• mayor_pete_buttigieg [she/her]
      ·
      4 years ago

      This is a pretty subjective distinction. I mean everyone agrees that vi is a text editor and Visual Studio is an IDE but most programs in the middle, especially the ones that support extensions, can be considered both. A lot of professional programmers are using things like VS Code, Sublime Text, or Vim, which are "editors" but have tons of extensions that do all of the auto-completion and compilation you could want.

      • Sphere [he/him, they/them]
        ·
        edit-2
        4 years ago

        It was less of a serious point and more of an attempt to dunk on BlueJ, to be honest (if you've ever used BlueJ, you'll surely understand). I ended up arguing the point a bit too vehemently, though, so it ultimately came across as serious, unfortunately.

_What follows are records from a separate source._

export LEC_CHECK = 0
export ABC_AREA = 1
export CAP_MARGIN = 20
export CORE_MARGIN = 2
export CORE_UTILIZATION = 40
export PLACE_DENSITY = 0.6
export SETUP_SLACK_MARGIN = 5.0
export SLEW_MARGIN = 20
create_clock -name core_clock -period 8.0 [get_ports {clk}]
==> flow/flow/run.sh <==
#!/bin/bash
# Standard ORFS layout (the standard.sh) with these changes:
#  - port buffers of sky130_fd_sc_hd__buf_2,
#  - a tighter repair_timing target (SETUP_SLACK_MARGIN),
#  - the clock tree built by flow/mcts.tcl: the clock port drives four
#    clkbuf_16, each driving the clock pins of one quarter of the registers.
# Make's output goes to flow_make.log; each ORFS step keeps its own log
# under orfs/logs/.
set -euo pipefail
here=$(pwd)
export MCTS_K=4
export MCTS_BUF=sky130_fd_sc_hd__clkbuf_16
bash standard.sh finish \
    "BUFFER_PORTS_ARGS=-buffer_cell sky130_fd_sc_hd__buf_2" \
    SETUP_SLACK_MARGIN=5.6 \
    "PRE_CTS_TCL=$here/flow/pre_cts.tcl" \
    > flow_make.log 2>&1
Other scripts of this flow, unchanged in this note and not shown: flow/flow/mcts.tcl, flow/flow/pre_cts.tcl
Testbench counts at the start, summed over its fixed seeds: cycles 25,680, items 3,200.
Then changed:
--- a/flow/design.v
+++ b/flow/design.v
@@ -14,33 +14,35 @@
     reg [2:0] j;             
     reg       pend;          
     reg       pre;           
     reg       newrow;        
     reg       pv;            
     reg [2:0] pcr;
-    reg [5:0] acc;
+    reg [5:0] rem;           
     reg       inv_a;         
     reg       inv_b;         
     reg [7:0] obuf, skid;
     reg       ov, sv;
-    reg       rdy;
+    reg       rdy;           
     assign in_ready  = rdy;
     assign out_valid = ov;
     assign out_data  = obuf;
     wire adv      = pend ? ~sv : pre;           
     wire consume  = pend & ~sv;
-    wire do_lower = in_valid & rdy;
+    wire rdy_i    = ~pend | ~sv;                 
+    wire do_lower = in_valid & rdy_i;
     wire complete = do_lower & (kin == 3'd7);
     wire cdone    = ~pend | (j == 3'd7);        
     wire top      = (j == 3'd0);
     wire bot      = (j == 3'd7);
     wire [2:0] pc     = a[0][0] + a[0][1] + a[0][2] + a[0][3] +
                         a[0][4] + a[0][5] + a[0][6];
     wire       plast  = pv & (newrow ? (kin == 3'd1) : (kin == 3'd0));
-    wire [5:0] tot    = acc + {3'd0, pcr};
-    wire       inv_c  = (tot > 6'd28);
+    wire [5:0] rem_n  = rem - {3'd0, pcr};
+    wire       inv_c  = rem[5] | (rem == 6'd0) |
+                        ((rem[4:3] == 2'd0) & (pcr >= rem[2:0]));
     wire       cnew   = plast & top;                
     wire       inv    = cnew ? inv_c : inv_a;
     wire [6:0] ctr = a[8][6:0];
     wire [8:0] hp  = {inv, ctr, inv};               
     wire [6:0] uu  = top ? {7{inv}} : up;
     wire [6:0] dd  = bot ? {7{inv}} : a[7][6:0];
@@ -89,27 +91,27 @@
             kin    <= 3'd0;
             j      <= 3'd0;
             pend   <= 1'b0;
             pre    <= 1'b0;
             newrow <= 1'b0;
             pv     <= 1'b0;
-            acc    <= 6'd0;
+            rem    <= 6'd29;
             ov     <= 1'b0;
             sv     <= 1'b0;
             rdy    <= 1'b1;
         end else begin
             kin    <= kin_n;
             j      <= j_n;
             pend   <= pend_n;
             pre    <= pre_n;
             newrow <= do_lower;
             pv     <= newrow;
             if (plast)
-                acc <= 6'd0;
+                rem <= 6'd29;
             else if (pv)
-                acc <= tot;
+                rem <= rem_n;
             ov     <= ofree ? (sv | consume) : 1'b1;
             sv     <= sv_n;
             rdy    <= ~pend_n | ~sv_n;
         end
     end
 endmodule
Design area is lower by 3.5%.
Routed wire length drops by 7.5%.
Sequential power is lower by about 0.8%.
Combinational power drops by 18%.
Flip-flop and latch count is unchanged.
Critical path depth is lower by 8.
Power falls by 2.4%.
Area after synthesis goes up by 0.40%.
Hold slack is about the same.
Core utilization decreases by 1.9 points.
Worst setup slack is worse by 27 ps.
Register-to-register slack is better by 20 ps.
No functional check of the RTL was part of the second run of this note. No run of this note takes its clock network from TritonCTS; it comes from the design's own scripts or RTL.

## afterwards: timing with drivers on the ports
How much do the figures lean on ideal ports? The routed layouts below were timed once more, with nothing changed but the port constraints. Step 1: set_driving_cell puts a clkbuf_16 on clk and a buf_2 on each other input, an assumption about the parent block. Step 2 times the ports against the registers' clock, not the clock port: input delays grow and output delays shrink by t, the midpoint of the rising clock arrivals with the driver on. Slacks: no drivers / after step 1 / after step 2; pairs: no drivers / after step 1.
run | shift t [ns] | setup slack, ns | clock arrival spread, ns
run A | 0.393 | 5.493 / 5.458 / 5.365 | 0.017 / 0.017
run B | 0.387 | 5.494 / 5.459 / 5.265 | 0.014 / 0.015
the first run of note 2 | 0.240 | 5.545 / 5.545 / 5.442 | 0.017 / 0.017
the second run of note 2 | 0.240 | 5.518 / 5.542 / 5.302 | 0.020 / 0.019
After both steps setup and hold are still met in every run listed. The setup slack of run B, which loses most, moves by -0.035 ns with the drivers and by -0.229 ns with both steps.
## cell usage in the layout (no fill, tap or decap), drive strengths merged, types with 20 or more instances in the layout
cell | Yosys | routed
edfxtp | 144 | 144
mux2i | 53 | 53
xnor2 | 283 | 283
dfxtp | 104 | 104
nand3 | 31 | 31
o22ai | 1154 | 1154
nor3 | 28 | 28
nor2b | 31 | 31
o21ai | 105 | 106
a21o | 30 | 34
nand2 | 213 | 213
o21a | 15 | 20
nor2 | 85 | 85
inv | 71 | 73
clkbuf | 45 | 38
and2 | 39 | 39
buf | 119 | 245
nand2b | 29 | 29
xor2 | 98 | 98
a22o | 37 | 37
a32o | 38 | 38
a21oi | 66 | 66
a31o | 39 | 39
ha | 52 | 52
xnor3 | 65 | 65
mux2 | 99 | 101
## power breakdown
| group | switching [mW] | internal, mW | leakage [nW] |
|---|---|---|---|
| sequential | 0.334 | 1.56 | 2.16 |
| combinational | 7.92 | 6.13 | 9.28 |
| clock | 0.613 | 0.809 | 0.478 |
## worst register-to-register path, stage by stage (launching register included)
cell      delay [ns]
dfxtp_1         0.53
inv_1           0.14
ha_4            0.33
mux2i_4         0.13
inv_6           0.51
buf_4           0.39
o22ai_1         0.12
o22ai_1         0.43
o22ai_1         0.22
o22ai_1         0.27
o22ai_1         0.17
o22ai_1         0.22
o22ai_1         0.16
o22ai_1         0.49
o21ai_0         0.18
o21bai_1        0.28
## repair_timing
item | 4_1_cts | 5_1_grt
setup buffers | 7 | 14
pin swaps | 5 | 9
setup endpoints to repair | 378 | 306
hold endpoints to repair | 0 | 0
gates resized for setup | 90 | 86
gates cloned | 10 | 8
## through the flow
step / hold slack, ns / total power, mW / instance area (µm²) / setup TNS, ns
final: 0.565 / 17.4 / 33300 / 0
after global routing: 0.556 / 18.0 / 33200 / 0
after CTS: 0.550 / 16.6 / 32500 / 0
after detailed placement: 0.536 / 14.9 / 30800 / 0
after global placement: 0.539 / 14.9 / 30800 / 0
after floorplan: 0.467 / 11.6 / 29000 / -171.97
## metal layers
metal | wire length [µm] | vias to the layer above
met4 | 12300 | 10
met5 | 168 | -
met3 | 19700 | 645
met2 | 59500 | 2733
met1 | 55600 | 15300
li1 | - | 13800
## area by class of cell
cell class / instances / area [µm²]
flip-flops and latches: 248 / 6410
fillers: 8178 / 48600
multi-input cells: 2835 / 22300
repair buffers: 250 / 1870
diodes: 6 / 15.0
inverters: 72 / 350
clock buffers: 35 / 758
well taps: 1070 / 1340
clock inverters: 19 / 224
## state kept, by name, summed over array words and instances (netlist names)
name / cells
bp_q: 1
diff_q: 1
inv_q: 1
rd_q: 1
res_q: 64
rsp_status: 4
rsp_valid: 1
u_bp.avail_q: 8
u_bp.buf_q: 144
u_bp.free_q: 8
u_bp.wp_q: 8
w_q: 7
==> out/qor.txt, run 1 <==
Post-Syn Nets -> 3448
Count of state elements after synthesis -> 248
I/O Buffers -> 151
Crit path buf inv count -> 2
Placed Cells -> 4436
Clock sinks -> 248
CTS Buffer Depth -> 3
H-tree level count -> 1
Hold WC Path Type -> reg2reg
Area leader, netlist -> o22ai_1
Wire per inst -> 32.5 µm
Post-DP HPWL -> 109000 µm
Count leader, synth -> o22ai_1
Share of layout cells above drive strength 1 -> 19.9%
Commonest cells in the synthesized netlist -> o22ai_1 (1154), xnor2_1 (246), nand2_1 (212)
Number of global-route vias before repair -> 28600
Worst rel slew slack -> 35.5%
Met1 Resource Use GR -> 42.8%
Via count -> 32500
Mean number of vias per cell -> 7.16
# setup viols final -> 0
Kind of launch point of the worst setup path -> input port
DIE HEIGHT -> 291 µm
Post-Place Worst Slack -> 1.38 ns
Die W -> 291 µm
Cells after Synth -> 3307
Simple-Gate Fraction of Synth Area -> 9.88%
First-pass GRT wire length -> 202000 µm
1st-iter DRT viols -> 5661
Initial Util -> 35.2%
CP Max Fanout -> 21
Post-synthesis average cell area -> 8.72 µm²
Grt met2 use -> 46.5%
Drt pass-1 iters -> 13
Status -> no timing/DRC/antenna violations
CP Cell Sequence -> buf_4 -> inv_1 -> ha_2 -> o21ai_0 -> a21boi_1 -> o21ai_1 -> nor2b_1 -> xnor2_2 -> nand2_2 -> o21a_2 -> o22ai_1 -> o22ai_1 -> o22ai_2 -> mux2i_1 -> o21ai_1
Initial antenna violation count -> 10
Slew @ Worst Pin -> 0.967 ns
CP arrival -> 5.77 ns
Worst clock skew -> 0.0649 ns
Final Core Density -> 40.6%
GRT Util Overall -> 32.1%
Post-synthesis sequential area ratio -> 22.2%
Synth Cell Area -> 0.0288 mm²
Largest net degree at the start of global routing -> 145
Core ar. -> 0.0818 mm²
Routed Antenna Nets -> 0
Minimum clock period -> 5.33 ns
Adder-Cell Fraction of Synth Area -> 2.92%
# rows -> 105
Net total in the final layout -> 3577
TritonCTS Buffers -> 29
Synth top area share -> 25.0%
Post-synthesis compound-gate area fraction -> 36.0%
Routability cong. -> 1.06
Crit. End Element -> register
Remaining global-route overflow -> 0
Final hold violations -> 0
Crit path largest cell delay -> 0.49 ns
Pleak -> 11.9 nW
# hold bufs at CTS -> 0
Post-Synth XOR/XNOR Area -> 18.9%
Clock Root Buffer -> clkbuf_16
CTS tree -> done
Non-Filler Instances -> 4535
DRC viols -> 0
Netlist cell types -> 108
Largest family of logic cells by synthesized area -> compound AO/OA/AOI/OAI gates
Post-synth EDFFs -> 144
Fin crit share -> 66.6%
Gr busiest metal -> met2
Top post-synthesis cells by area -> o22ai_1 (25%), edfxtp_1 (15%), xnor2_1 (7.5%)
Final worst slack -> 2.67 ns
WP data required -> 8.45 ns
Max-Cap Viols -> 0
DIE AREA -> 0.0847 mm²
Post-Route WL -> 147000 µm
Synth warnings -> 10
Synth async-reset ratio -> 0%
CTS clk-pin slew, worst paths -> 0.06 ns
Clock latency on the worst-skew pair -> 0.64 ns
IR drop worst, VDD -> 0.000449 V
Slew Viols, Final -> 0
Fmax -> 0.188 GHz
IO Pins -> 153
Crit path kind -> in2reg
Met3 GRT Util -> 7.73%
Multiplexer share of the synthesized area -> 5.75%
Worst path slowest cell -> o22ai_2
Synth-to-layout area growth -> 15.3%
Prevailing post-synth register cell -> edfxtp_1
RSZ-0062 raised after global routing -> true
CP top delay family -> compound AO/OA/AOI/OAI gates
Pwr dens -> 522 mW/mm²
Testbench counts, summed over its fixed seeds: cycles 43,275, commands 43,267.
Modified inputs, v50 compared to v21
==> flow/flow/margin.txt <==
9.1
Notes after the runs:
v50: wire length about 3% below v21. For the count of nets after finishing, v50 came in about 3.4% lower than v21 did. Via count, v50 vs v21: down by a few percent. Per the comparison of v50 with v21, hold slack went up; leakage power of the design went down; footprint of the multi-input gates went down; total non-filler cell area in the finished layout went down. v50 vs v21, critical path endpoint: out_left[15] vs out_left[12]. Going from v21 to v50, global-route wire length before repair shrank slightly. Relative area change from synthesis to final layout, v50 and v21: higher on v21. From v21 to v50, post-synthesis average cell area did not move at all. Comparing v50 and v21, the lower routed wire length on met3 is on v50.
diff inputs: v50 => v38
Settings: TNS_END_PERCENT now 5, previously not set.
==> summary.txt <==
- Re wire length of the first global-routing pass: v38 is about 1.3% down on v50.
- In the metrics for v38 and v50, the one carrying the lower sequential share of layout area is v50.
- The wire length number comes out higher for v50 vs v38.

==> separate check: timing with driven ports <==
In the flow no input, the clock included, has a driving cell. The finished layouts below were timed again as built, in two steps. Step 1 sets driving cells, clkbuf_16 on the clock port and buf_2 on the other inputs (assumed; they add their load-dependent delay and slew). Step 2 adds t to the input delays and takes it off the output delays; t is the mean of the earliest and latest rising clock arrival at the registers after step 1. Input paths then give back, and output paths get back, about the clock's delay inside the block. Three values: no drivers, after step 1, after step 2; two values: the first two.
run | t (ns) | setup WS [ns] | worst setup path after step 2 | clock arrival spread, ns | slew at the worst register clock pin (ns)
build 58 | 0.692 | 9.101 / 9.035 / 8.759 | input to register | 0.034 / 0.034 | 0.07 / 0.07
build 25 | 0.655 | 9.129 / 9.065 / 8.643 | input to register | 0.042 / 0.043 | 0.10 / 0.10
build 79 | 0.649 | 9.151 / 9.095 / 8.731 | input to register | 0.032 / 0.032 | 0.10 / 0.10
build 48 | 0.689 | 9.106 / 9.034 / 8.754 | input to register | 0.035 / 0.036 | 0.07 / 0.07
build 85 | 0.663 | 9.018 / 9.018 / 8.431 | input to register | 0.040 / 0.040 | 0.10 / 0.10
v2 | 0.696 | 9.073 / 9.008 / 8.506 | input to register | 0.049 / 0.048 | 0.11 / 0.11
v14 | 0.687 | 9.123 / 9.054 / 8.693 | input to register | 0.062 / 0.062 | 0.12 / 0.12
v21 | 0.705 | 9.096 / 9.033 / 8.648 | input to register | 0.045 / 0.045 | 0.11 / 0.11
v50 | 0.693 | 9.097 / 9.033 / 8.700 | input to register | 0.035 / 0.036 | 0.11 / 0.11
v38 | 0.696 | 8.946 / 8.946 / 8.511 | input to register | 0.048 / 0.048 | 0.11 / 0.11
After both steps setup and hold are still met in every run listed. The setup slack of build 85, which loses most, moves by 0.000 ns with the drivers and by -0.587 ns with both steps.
Source: an optimization exercise on an open RTL-to-GDS flow (aim: small area, a short achievable clock period and few clock cycles). Production flows keep margins and buffers that such runs may drop. In this exercise RTL edits were held to simulation tests only and were not proved equivalent to the original. No activity file was given, so power comes from the tool's default toggle rates.

### design/flow/flow/run.sh
#!/bin/bash
set -euo pipefail
export BUFFER_PORTS_ARGS="-buffer_cell sky130_fd_sc_hd__buf_1"
export CTS_ARGS="-sink_clustering_enable -repair_clock_nets -sink_clustering_size 12 -sink_clustering_max_diameter 50 -buf_list sky130_fd_sc_hd__clkbuf_8 -dont_use_dummy_load"
bash standard.sh > standard.log 2>&1
### design/flow/standard.sh
#!/bin/bash
# synth_recipe.tcl (not shown) runs the flow's synth.tcl, then flattens the netlist and writes it again
# the make line also repeats each setting of config.mk as NAME=value (left out here)
make -C /OpenROAD-flow-scripts/flow DESIGN_CONFIG=/design/flow/config.mk WORK_HOME=/design/flow/orfs CLKGATE_MAP_FILE= SYNTH_SCRIPT=/design/flow/synth_recipe.tcl "${@:-finish}"
### design/flow/config.mk
export PLATFORM = sky130hd
export DESIGN_NAME = usbasp_seq
export DESIGN_NICKNAME = usbasp_seq
export VERILOG_FILES = /design/flow/design.v
export SDC_FILE = /design/flow/constraint.sdc
export NUM_CORES = 4
export LEC_CHECK = 0
export CAP_MARGIN = 20
export CORE_MARGIN = 2
export CORE_UTILIZATION = 65
export CTS_BUF_LIST = sky130_fd_sc_hd__clkbuf_8
export CTS_CLUSTER_DIAMETER = 50
export CTS_CLUSTER_SIZE = 12
export PLACE_DENSITY = 0.75
export SETUP_SLACK_MARGIN = 4.3
export SLEW_MARGIN = 20
### design/flow/constraint.sdc
create_clock -name core_clock -period 8.0 [get_ports {clk}]
set_input_delay 1.6000 -clock core_clock [delete_from_list [all_inputs] [get_ports {clk}]]
set_output_delay 1.6000 -clock core_clock [all_outputs]
set_load 0.01 [all_outputs]
What follows belongs to an exercise in optimizing a design on an open flow for small area, a short achievable clock period and few clock cycles; a production flow would make more cautious choices.
Only simulation tests tie the RTL to the original design; equivalence was not proved.
Power figures rest on the tool's default switching activity, not on a simulated workload.

===== design/flow/config.mk =====
export PLATFORM = sky130hd
export DESIGN_NAME = m10_numeng
export DESIGN_NICKNAME = m10_numeng
export VERILOG_FILES = /design/flow/design.v
export SDC_FILE = /design/flow/constraint.sdc
export NUM_CORES = 4
export LEC_CHECK = 0
export CAP_MARGIN = 20
export CORE_MARGIN = 2
export CORE_UTILIZATION = 40
export PLACE_DENSITY = 0.6
export SLEW_MARGIN = 20

===== design/flow/constraint.sdc =====
create_clock -name core_clock -period 6.0 [get_ports {clk}]
set_input_delay 1.2000 -clock core_clock [delete_from_list [all_inputs] [get_ports {clk}]]
set_output_delay 1.2000 -clock core_clock [all_outputs]
set_load 0.01 [all_outputs]
This design comes from an exercise in tuning for small area on the open sky130 flow, not from production work.
Where RTL was checked, it was by simulation tests only, not by an equivalence proof against the original.
No functional check of the RTL was part of runs 1 and 2.
No activity file was given, so power comes from the tool's default toggle rates.

File: flow/config.mk
export PLATFORM = sky130hd
export DESIGN_NAME = msf60_decoder
export DESIGN_NICKNAME = msf60_decoder
export VERILOG_FILES = /design/flow/design.v
export SDC_FILE = /design/flow/constraint.sdc
export NUM_CORES = 4
export LEC_CHECK = 0
export CAP_MARGIN = 20
export CORE_MARGIN = 2
export CORE_UTILIZATION = 40
export SLEW_MARGIN = 20
File: flow/constraint.sdc
create_clock -name core_clock -period 15.0 [get_ports {clk}]
set_input_delay 3.0000 -clock core_clock [delete_from_list [all_inputs] [get_ports {clk}]]
set_output_delay 3.0000 -clock core_clock [all_outputs]
set_load 0.01 [all_outputs]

          • Pezevenk [he/him]
            ·
            edit-2
            4 years ago

            Dude you're very wrong to even put BlueJ in the same paragraph as other Java IDEs lol. I used Eclipse and yeah, it's kinda clunky sometimes but nothing, and I mean NOTHING, can prepare you for BlueJ. Shit just fucking freezes all the time, it has almost no functionality and the interface is gross. But it's supposed to be "educational" because it portrays objects as boxes or whatever with nodes going from one to the other. It is very hard to explain if you haven't tried to use it, it's just gross even if it didn't crash every 10 minutes.

    • Pezevenk [he/him]
      ·
      edit-2
      4 years ago

      Alright I am kinda confused now because I don't know that much about programming (again, not studying programming) so I am not sure what term is right, but I'm pretty sure it is an IDE, like, it actually compiles the code and lints and shit. It's just awful at it, but it has an "educational" interface that is just horrid.

      • Sphere [he/him, they/them]
        ·
        edit-2
        4 years ago

        Just because it compiles the code doesn't mean it's an IDE. A proper IDE does things like code auto-completion (I virtually never use the } key because the IDE fills it in for me when I hit enter after typing a {, for example, and I almost never type full class names either) and other fancy features like variable renaming across all locations where the variable is used, dependency management, the ability to jump from a reference to a class/method/variable to the place where it's declared, version control integration, and many others.

        • Pezevenk [he/him]
          ·
          4 years ago

          It does some stuff similar to that. It is definitely not a text editor. Wiki seems to agree. I agree it's garbage but it's still an IDE.

          • Sphere [he/him, they/them]
            ·
            4 years ago

            I had to use BlueJ when I was in college; I'm familiar with it. I just don't agree that it's a proper IDE just because it's got a few more features than Notepad. Any "IDE" where you have to write your own import statements is not worthy of the title IMO.